As long as you have repented of your sins and have confessed them, God forgives you. Your past becomes history, and they can no longer stand against you before God.

YEAR A: HOMILY FOR FRIDAY OF THE 1ST WEEK OF LENT

HOMILY THEME: WORSE THAN OUR PARENTS?

BY: Fr. Ben Agbo

 

HOMILY: * Ezek 18:21-28, Matt 5:20-26.
Like the Jews of Ezekiel’s era who used to quote a proverb disowning personal responsibility for their calamity: ‘The fathers have eaten sour grapes and the children’s teeth are set on edge’, ours is a generation that is morally evasive – often pushing the causes of our calamity to ancestors. But God made it clear to Ezekiel in today’s 1st reading : ‘If a son of a wicked man turns from all the sins which his father has committed and does what is right, he shall not die…for the righteousness which he has done he shall live’.

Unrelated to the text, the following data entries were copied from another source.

[config.mk]
export PLATFORM = sky130hd
export DESIGN_NAME = gps_inertial_position_integrator
export DESIGN_NICKNAME = d
export VERILOG_FILES = /design/src/sv/gipi_pkg.sv /design/src/sv/gps_inertial_position_integrator.sv
export VERILOG_INCLUDE_DIRS = /design/src /design/src/sv
export SDC_FILE = /design/constraint.sdc
export NUM_CORES = 2
export LEC_CHECK = 0
export ABC_AREA = 1
export BUFFER_PORTS_ARGS = -buffer_cell sky130_fd_sc_hd__buf_4
export CAP_MARGIN = 15
export CORE_MARGIN = 5
export CORE_UTILIZATION = 55
export CTS_CLUSTER_DIAMETER = 60
export CTS_CLUSTER_SIZE = 25
export DETAILED_ROUTE_END_ITERATION = 8
export PLACE_DENSITY = 0.83
export SETUP_SLACK_MARGIN = 0.4
export SYNTH_ARGS = -nofsm -noshare
export SYNTH_HDL_FRONTEND = slang
export SYNTH_SLANG_ARGS = --single-unit
[constraint.sdc]
create_clock -name clk -period 13.79 [get_ports clk]
set_input_delay 1.379 -clock clk [delete_from_list [all_inputs] [get_ports clk]]
set_output_delay 1.379 -clock clk [all_outputs]
set_load 0.05 [all_outputs]
**src/rtl/core/mpl_pkg.sv**
```systemverilog
`timescale 1ns / 1ps
// Shared types, constants and the log2 interpolation table for the min-p logit filter.
// Standalone package; used by every module of the block.
package mpl_pkg;

  localparam int LogitWidth      = 24;
  localparam int FracWidth       = 17;
  localparam int LogTableEntries = 16;
  localparam int TabIdxW         = $clog2(LogTableEntries + 1);
  localparam int QueueDepth      = 4;
  localparam int QPtrW           = $clog2(QueueDepth);
  localparam int QCntW           = $clog2(QueueDepth + 1);
  localparam int MagWidth        = 17;
  localparam int DistWidth       = 21;
  localparam int ThrW            = ((LogitWidth > MagWidth) ? LogitWidth : MagWidth) + 1;

  localparam logic [FracWidth-1:0]         FracOne = FracWidth'(65536);
  localparam logic [15:0]                  Ln2Q16  = 16'd45426;
  localparam logic signed [LogitWidth-1:0] NegInf  = {1'b1, {(LogitWidth - 1){1'b0}}};

  localparam logic CmdMax  = 1'b0;
  localparam logic CmdMask = 1'b1;

  typedef enum logic {
    BkRun,
    BkLog
  } back_state_e;

  typedef struct packed {
    logic                         cmd;
    logic signed [LogitWidth-1:0] logit;
    logic [FracWidth-1:0]         frac;
    logic                         first;
    logic                         last;
  } item_t;

  typedef struct packed {
    logic                 start;
    logic [FracWidth-1:0] frac;
  } ln_req_t;

  typedef struct packed {
    logic                done;
    logic [MagWidth-1:0] mag;
  } ln_rsp_t;

  typedef logic [16:0] log_tab_t [LogTableEntries + 1];

  function automatic log_tab_t build_log_table();
    log_tab_t    tab;
    logic [63:0] v;
    logic [16:0] r;
    for (int i = 0; i <= LogTableEntries; i++) begin
      if (i == LogTableEntries) begin
        tab[i] = 17'h10000;
      end else begin
        v = ((64'(LogTableEntries) + 64'(i)) << 30) / LogTableEntries;
        r = '0;
        for (int b = 15; b >= 0; b--) begin
          v = (v * v) >> 30;
          if (v >= (64'd2 << 30)) begin
            r[b] = 1'b1;
            v    = v >> 1;
          end
        end
        tab[i] = r;
      end
    end
    return tab;
  endfunction

  localparam log_tab_t LogTable = build_log_table();

endpackage

```
**src/rtl/core/min_p_logit_filter_unit.sv**
```systemverilog
`timescale 1ns / 1ps
// Min-p logit filter top level: front end, beat queue and back end. Depends on mpl_pkg.
// Throughput: one beat per cycle on either pass, mask-pass beats only while the output is not
// stalled; a row's last max-pass beat holds the back end while the logarithm pipeline runs.
// A mask-pass beat passes through the queue and then the output register.
// Reset: asynchronous, clears queue, row state (maximum and threshold to minus infinity,
// fraction to zero) and the output valid flag.
module min_p_logit_filter_unit (
  input  logic                                  clk_i,
  input  logic                                  rst_ni,
  input  logic                                  in_valid_i,
  output logic                                  in_ready_o,
  input  logic                                  cmd_i,
  input  logic signed [mpl_pkg::LogitWidth-1:0] logit_in_i,
  input  logic [mpl_pkg::FracWidth-1:0]         min_p_i,
  input  logic                                  last_in_row_i,
  output logic                                  out_valid_o,
  input  logic                                  out_ready_i,
  output logic signed [mpl_pkg::LogitWidth-1:0] logit_out_o,
  output logic                                  was_masked_o,
  output logic                                  last_out_o
);

  mpl_pkg::item_t push_item, pop_item;
  logic           push, pop, q_full, q_valid;

  mpl_front u_front (
    .clk_i        (clk_i),
    .rst_ni       (rst_ni),
    .in_valid_i   (in_valid_i),
    .in_ready_o   (in_ready_o),
    .cmd_i        (cmd_i),
    .logit_in_i   (logit_in_i),
    .min_p_i      (min_p_i),
    .last_in_row_i(last_in_row_i),
    .q_full_i     (q_full),
    .push_o       (push),
    .item_o       (push_item)
  );

  mpl_queue u_queue (
    .clk_i      (clk_i),
    .rst_ni     (rst_ni),
    .push_i     (push),
    .push_item_i(push_item),
    .full_o     (q_full),
    .pop_i      (pop),
    .valid_o    (q_valid),
    .pop_item_o (pop_item)
  );

  mpl_back u_back (
    .clk_i       (clk_i),
    .rst_ni      (rst_ni),
    .q_valid_i   (q_valid),
    .q_item_i    (pop_item),
    .pop_o       (pop),
    .out_valid_o (out_valid_o),
    .out_ready_i (out_ready_i),
    .logit_out_o (logit_out_o),
    .was_masked_o(was_masked_o),
    .last_out_o  (last_out_o)
  );

endmodule

```
**src/rtl/core/mpl_front.sv**
```systemverilog
`timescale 1ns / 1ps
// Front end: accepts input beats, saturates min_p and tags the first max-pass beat of a row.
// Depends on mpl_pkg.
module mpl_front (
  input  logic                                 clk_i,
  input  logic                                 rst_ni,
  input  logic                                 in_valid_i,
  output logic                                 in_ready_o,
  input  logic                                 cmd_i,
  input  logic signed [mpl_pkg::LogitWidth-1:0] logit_in_i,
  input  logic [mpl_pkg::FracWidth-1:0]        min_p_i,
  input  logic                                 last_in_row_i,
  input  logic                                 q_full_i,
  output logic                                 push_o,
  output mpl_pkg::item_t                       item_o
);

  logic row_start_q, row_start_d;

  assign in_ready_o = !q_full_i;
  assign push_o     = in_valid_i && in_ready_o;

  always_comb begin
    item_o.cmd   = cmd_i;
    item_o.logit = logit_in_i;
    item_o.frac  = (min_p_i > mpl_pkg::FracOne) ? mpl_pkg::FracOne : min_p_i;
    item_o.first = row_start_q && (cmd_i == mpl_pkg::CmdMax);
    item_o.last  = last_in_row_i;
  end

  always_comb begin
    row_start_d = row_start_q;
    if (push_o && (cmd_i == mpl_pkg::CmdMax)) begin
      row_start_d = last_in_row_i;
    end
  end

  always_ff @(posedge clk_i or negedge rst_ni) begin
    if (!rst_ni) begin
      row_start_q <= 1'b1;
    end else begin
      row_start_q <= row_start_d;
    end
  end

endmodule

```
**src/rtl/core/mpl_queue.sv**
```systemverilog
`timescale 1ns / 1ps
// Short FIFO between front and back end, holding classified beats.
// Depends on mpl_pkg.
module mpl_queue (
  input  logic           clk_i,
  input  logic           rst_ni,
  input  logic           push_i,
  input  mpl_pkg::item_t push_item_i,
  output logic           full_o,
  input  logic           pop_i,
  output logic           valid_o,
  output mpl_pkg::item_t pop_item_o
);

  mpl_pkg::item_t                 mem_q [mpl_pkg::QueueDepth];
  logic [mpl_pkg::QPtrW-1:0]      wr_ptr_q, wr_ptr_d;
  logic [mpl_pkg::QPtrW-1:0]      rd_ptr_q, rd_ptr_d;
  logic [mpl_pkg::QCntW-1:0]      count_q, count_d;

  assign full_o     = (count_q == mpl_pkg::QCntW'(mpl_pkg::QueueDepth));
  assign valid_o    = (count_q != '0);
  assign pop_item_o = mem_q[rd_ptr_q];

  always_comb begin
    wr_ptr_d = wr_ptr_q;
    rd_ptr_d = rd_ptr_q;
    count_d  = count_q;
    if (push_i) begin
      wr_ptr_d = (wr_ptr_q == mpl_pkg::QPtrW'(mpl_pkg::QueueDepth - 1)) ? '0 : wr_ptr_q + 1'b1;
    end
    if (pop_i) begin
      rd_ptr_d = (rd_ptr_q == mpl_pkg::QPtrW'(mpl_pkg::QueueDepth - 1)) ? '0 : rd_ptr_q + 1'b1;
    end
    if (push_i && !pop_i) begin
      count_d = count_q + 1'b1;
    end else if (!push_i && pop_i) begin
      count_d = count_q - 1'b1;
    end
  end

  always_ff @(posedge clk_i or negedge rst_ni) begin
    if (!rst_ni) begin
      wr_ptr_q <= '0;
      rd_ptr_q <= '0;
      count_q  <= '0;
    end else begin
      wr_ptr_q <= wr_ptr_d;
      rd_ptr_q <= rd_ptr_d;
      count_q  <= count_d;
    end
  end

  always_ff @(posedge clk_i) begin
    if (push_i) begin
      mem_q[wr_ptr_q] <= push_item_i;
    end
  end

endmodule

```
**src/rtl/core/mpl_ln_unit.sv**
```systemverilog
`timescale 1ns / 1ps
// Three-stage pipeline giving |ln(f / 2^16)| in Q.12 for a Q0.16 fraction f.
// Depends on mpl_pkg (log2 table, ln 2 scale).
module mpl_ln_unit (
  input  logic             clk_i,
  input  logic             rst_ni,
  input  mpl_pkg::ln_req_t req_i,
  output mpl_pkg::ln_rsp_t rsp_o
);

  logic [2:0]                        vld_q;
  logic [4:0]                        lead;
  logic [4:0]                        shift;
  logic [32:0]                       shifted;
  logic [15:0]                       mant;
  logic [16+mpl_pkg::TabIdxW-1:0]    mn;
  logic [mpl_pkg::TabIdxW-1:0]       idx;
  logic [16:0]                       lo, hi;

  logic [16:0]                       lo_q, diff_q;
  logic [15:0]                       rem_q;
  logic [4:0]                        shift_q;

  logic [32:0]                       prod;
  logic [17:0]                       frac;
  logic [mpl_pkg::DistWidth-1:0]     dist_d, dist_q;

  logic [36:0]                       scaled;
  logic [mpl_pkg::MagWidth-1:0]      mag_q;

  always_comb begin
    lead = '0;
    for (int b = 0; b < mpl_pkg::FracWidth; b++) begin
      if (req_i.frac[b]) begin
        lead = 5'(b);
      end
    end
    shift   = 5'(16) - lead;
    shifted = 33'(req_i.frac) << shift;
    mant    = shifted[15:0];
    mn      = (16 + mpl_pkg::TabIdxW)'(mant) *
              (16 + mpl_pkg::TabIdxW)'(mpl_pkg::LogTableEntries);
    idx     = mn[16 +: mpl_pkg::TabIdxW];
    lo      = mpl_pkg::LogTable[idx];
    hi      = mpl_pkg::LogTable[idx + 1'b1];
  end

  always_comb begin
    prod   = 33'(diff_q) * 33'(rem_q);
    frac   = 18'(lo_q) + 18'(prod[32:16]);
    dist_d = (mpl_pkg::DistWidth'(shift_q) << 16) - mpl_pkg::DistWidth'(frac);
    scaled = 37'(dist_q) * 37'(mpl_pkg::Ln2Q16) + 37'(1 << 19);
  end

  always_ff @(posedge clk_i or negedge rst_ni) begin
    if (!rst_ni) begin
      vld_q <= '0;
    end else begin
      vld_q <= {vld_q[1:0], req_i.start};
    end
  end

  always_ff @(posedge clk_i) begin
    lo_q    <= lo;
    diff_q  <= hi - lo;
    rem_q   <= mn[15:0];
    shift_q <= shift;
    dist_q  <= dist_d;
    mag_q   <= scaled[36:20];
  end

  assign rsp_o.done = vld_q[2];
  assign rsp_o.mag  = mag_q;

endmodule

```
**src/rtl/core/mpl_back.sv**
```systemverilog
`timescale 1ns / 1ps
// Back end: tracks the row maximum, sets the threshold and masks mask-pass beats.
// Depends on mpl_pkg and mpl_ln_unit.
module mpl_back (
  input  logic                                  clk_i,
  input  logic                                  rst_ni,
  input  logic                                  q_valid_i,
  input  mpl_pkg::item_t                        q_item_i,
  output logic                                  pop_o,
  output logic                                  out_valid_o,
  input  logic                                  out_ready_i,
  output logic signed [mpl_pkg::LogitWidth-1:0] logit_out_o,
  output logic                                  was_masked_o,
  output logic                                  last_out_o
);

  mpl_pkg::back_state_e                  state_q, state_d;
  mpl_pkg::ln_req_t                      ln_req;
  mpl_pkg::ln_rsp_t                      ln_rsp;

  logic signed [mpl_pkg::LogitWidth-1:0] max_q, max_d;
  logic signed [mpl_pkg::LogitWidth-1:0] thr_q, thr_d;
  logic [mpl_pkg::FracWidth-1:0]         frac_q, frac_d;
  logic signed [mpl_pkg::ThrW-1:0]       thr_full;
  logic                                  masked;
  logic                                  pop_max, pop_mask;

  logic                                  out_valid_q;
  logic signed [mpl_pkg::LogitWidth-1:0] out_logit_q;
  logic                                  out_masked_q, out_last_q;

  mpl_ln_unit u_ln (
    .clk_i (clk_i),
    .rst_ni(rst_ni),
    .req_i (ln_req),
    .rsp_o (ln_rsp)
  );

  always_comb begin
    state_d = state_q;
    case (state_q)
      mpl_pkg::BkRun: begin
        if (pop_max && q_item_i.last) begin
          state_d = mpl_pkg::BkLog;
        end
      end
      mpl_pkg::BkLog: begin
        if (ln_rsp.done) begin
          state_d = mpl_pkg::BkRun;
        end
      end
      default: state_d = mpl_pkg::BkRun;
    endcase
  end

  always_comb begin
    pop_o = 1'b0;
    case (state_q)
      mpl_pkg::BkRun: begin
        pop_o = q_valid_i && ((q_item_i.cmd == mpl_pkg::CmdMax) || !out_valid_q || out_ready_i);
      end
      mpl_pkg::BkLog: pop_o = 1'b0;
      default:        pop_o = 1'b0;
    endcase
  end

  assign pop_max  = pop_o && (q_item_i.cmd == mpl_pkg::CmdMax);
  assign pop_mask = pop_o && (q_item_i.cmd == mpl_pkg::CmdMask);
  assign masked   = (frac_q != '0) && ($signed(q_item_i.logit) < thr_q);

  always_comb begin
    max_d  = max_q;
    frac_d = frac_q;
    if (pop_max) begin
      if (q_item_i.first) begin
        max_d  = q_item_i.logit;
        frac_d = q_item_i.frac;
      end else if ($signed(q_item_i.logit) > max_q) begin
        max_d = q_item_i.logit;
      end
    end
    ln_req.start = pop_max && q_item_i.last;
    ln_req.frac  = frac_d;
  end

  always_comb begin
    thr_full = mpl_pkg::ThrW'(max_q) - $signed(mpl_pkg::ThrW'(ln_rsp.mag));
    thr_d    = thr_q;
    if (ln_rsp.done) begin
      if ((frac_q == '0) || (thr_full < mpl_pkg::ThrW'(mpl_pkg::NegInf))) begin
        thr_d = mpl_pkg::NegInf;
      end else begin
        thr_d = mpl_pkg::LogitWidth'(thr_full);
      end
    end
  end

  always_ff @(posedge clk_i or negedge rst_ni) begin
    if (!rst_ni) begin
      state_q     <= mpl_pkg::BkRun;
      max_q       <= mpl_pkg::NegInf;
      thr_q       <= mpl_pkg::NegInf;
      frac_q      <= '0;
      out_valid_q <= 1'b0;
    end else begin
      state_q <= state_d;
      max_q   <= max_d;
      thr_q   <= thr_d;
      frac_q  <= frac_d;
      if (pop_mask) begin
        out_valid_q <= 1'b1;
      end else if (out_ready_i) begin
        out_valid_q <= 1'b0;
      end
    end
  end

  always_ff @(posedge clk_i) begin
    if (pop_mask) begin
      out_logit_q  <= masked ? mpl_pkg::NegInf : q_item_i.logit;
      out_masked_q <= masked;
      out_last_q   <= q_item_i.last;
    end
  end

  assign out_valid_o  = out_valid_q;
  assign logit_out_o  = out_logit_q;
  assign was_masked_o = out_masked_q;
  assign last_out_o   = out_last_q;

`ifndef ASSERT_OFF
  a_no_pop_in_log: assert property (@(posedge clk_i) disable iff (!rst_ni)
    (state_q == mpl_pkg::BkLog) |-> !pop_o)
    else $error("beat popped while threshold pending");

  a_done_in_log: assert property (@(posedge clk_i) disable iff (!rst_ni)
    ln_rsp.done |-> (state_q == mpl_pkg::BkLog))
    else $error("log result outside threshold wait");

  a_masked_code: assert property (@(posedge clk_i) disable iff (!rst_ni)
    (out_valid_q && out_masked_q) |-> (out_logit_q == mpl_pkg::NegInf))
    else $error("masked beat not minus infinity");
`endif

endmodule
```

But the real tragedy we see today is the tragedy of negative conversion: ‘When a righteous man turns away from his righteousness and does abominable acts, shall he live?’ What we are seeing in today’s society looks more like negative repentance. Many are ‘being born against’ their parents’ ways. Look at the immoral lives our Youths are embracing in broad daylight – the music they play and enjoy: Flavours and Finos – with all the vulgarity of language, exalting the most immoral of values. Our Youths consume this music and willy nilly it affects their lives.

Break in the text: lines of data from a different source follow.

$ cat src/hw/rtl/cvd_ram.sv
// generic single-write, single-read synchronous ram with registered read
module cvd_ram #(
   parameter int unsigned WIDTH = 8,
   parameter int unsigned DEPTH = 16
) (
   input  logic                     clock,
   input  logic                     wr_en,
   input  logic [$clog2(DEPTH)-1:0] wr_addr,
   input  logic [WIDTH-1:0]         wr_data,
   input  logic [$clog2(DEPTH)-1:0] rd_addr,
   output logic [WIDTH-1:0]         rd_data
);

   logic [WIDTH-1:0] mem_ff [DEPTH];
   logic [WIDTH-1:0] rd_data_ff;

   always_ff @(posedge clock) begin
      if (wr_en) begin
         mem_ff[wr_addr] <= wr_data;
      end
      rd_data_ff <= mem_ff[rd_addr];
   end

   assign rd_data = rd_data_ff;

endmodule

I don’t know what many think today about salvation but Christ has not, to the best of my knowledge, reduced the standards. In today’s gospel, he makes it clear: ‘Unless your righteousness exceeds that of the Scribes and Pharisees you will never enter the kingdom of heaven’. Those people claimed to be religious but their moral lives were hypocritical and extrinsic. They prayed bad prayer by heaping up empty phrases, did bad fasting by showing off and made bad offering by quarreling with people even as they made their offerings. Christ wants us Christians to go deeper in eradicating sin – a kind of ‘sanatio ad radice’ – cleansing from the root of every sin. For example, the root of murder is anger and malice. The root of adultery is impure thoughts. The root of stealing is avarice. The root of slandering is lack of charity and humility in judgment.

Only a positive process of repentance / conversion will save us, especially during this lenten season. Today’s 1st reading makes it clear that all the troubles we go through about cleansing a Christian family from the evil effects of their wicked ancestors are not as necessary as the trouble of preaching deep repentance in that family. The bigger trouble I see in the Church today which calls for “special family ministrations” (oru ezi n’ulo) is that the children of righteous men are turning into evil in geometric progression. We can’t afford to be worse in morality than our parents. We can’t afford to be worse in morality than these Scribes and Pharisees. That tantamounts to spiritual retrogression. We can’t afford to commit sins at a young age that our parents never dreamt of committing at an older age. We must beware of turning away from a background of righteousness to wickedness. I think this is the greatest tragedy of our time! May God bless you today!